------ Listed entries ------

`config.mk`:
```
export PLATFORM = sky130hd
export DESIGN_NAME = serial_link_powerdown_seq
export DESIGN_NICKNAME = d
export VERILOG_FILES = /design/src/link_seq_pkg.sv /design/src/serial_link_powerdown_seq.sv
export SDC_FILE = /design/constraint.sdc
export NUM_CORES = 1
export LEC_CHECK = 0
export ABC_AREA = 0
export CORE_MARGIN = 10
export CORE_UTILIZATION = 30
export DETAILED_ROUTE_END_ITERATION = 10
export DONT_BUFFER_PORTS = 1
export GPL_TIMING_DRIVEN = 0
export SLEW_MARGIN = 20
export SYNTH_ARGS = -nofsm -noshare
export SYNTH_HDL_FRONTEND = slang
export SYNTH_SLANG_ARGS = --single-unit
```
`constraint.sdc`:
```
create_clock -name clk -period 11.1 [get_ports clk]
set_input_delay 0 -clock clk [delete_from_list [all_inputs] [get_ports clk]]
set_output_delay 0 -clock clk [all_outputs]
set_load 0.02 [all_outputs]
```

------
------ Listed entries ------

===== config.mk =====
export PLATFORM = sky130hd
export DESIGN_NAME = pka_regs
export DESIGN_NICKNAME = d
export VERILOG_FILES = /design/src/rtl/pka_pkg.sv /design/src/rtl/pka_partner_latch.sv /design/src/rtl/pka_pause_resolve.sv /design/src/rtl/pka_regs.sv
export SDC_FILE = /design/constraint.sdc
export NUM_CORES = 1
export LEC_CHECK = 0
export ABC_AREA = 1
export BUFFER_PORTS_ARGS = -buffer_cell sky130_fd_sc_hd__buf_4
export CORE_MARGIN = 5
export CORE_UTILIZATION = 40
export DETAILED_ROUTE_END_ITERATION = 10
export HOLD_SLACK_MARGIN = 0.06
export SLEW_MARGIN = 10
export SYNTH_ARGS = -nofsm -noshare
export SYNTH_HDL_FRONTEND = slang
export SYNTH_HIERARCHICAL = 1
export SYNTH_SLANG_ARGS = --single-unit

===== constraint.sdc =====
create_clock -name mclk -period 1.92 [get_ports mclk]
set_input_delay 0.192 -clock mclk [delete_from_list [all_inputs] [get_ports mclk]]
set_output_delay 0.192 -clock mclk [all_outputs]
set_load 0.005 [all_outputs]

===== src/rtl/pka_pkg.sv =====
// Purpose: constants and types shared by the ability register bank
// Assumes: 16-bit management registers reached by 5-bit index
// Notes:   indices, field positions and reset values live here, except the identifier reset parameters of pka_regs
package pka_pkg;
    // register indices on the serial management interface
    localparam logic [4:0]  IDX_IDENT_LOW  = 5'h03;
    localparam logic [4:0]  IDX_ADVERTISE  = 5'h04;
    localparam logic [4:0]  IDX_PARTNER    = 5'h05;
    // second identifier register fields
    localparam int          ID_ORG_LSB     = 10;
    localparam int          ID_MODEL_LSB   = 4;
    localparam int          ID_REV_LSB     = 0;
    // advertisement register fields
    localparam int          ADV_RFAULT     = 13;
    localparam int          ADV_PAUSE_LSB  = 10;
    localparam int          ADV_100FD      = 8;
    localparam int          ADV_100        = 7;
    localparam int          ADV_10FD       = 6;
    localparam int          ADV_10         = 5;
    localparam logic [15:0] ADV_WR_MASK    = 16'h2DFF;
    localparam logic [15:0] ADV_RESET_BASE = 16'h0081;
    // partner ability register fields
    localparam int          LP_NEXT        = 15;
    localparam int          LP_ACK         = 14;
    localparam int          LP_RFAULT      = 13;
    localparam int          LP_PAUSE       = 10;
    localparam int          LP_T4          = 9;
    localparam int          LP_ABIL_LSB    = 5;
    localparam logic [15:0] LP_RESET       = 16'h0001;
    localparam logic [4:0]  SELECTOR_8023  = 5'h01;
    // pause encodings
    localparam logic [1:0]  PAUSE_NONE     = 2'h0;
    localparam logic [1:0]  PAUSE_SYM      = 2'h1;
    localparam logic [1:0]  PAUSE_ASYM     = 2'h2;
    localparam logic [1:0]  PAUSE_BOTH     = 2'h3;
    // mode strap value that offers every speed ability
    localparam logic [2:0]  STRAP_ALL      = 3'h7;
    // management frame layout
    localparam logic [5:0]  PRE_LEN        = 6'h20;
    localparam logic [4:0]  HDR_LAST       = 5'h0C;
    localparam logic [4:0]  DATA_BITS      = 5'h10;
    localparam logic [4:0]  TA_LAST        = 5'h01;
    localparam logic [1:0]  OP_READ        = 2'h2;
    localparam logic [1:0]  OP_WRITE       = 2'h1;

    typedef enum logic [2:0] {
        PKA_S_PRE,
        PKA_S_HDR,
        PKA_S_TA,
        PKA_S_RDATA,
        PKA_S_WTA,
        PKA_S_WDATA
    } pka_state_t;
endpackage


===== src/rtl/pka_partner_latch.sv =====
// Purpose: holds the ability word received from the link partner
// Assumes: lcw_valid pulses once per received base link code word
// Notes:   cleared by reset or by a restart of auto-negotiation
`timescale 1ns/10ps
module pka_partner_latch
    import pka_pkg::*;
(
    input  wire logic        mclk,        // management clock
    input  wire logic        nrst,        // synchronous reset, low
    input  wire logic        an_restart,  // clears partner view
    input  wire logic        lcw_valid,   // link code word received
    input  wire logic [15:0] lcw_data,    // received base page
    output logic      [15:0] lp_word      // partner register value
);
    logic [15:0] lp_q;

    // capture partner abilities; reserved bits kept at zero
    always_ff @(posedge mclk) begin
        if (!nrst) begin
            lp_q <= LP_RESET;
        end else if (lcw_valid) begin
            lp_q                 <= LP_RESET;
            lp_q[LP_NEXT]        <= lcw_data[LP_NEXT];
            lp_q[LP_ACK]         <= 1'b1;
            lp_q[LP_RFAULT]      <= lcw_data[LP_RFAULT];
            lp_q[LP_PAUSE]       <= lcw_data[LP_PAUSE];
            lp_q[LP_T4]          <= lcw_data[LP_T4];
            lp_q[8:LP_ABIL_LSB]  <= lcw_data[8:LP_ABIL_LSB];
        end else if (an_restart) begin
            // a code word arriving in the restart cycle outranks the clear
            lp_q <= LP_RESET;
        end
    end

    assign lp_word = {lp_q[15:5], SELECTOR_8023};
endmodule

------

- What is required -
Across all the records, find the lines containing the word "received" and reproduce each one.

- Task response -
// Purpose: holds the ability word received from the link partner
// Assumes: lcw_valid pulses once per received base link code word
    input  wire logic        lcw_valid,   // link code word received
    input  wire logic [15:0] lcw_data,    // received base page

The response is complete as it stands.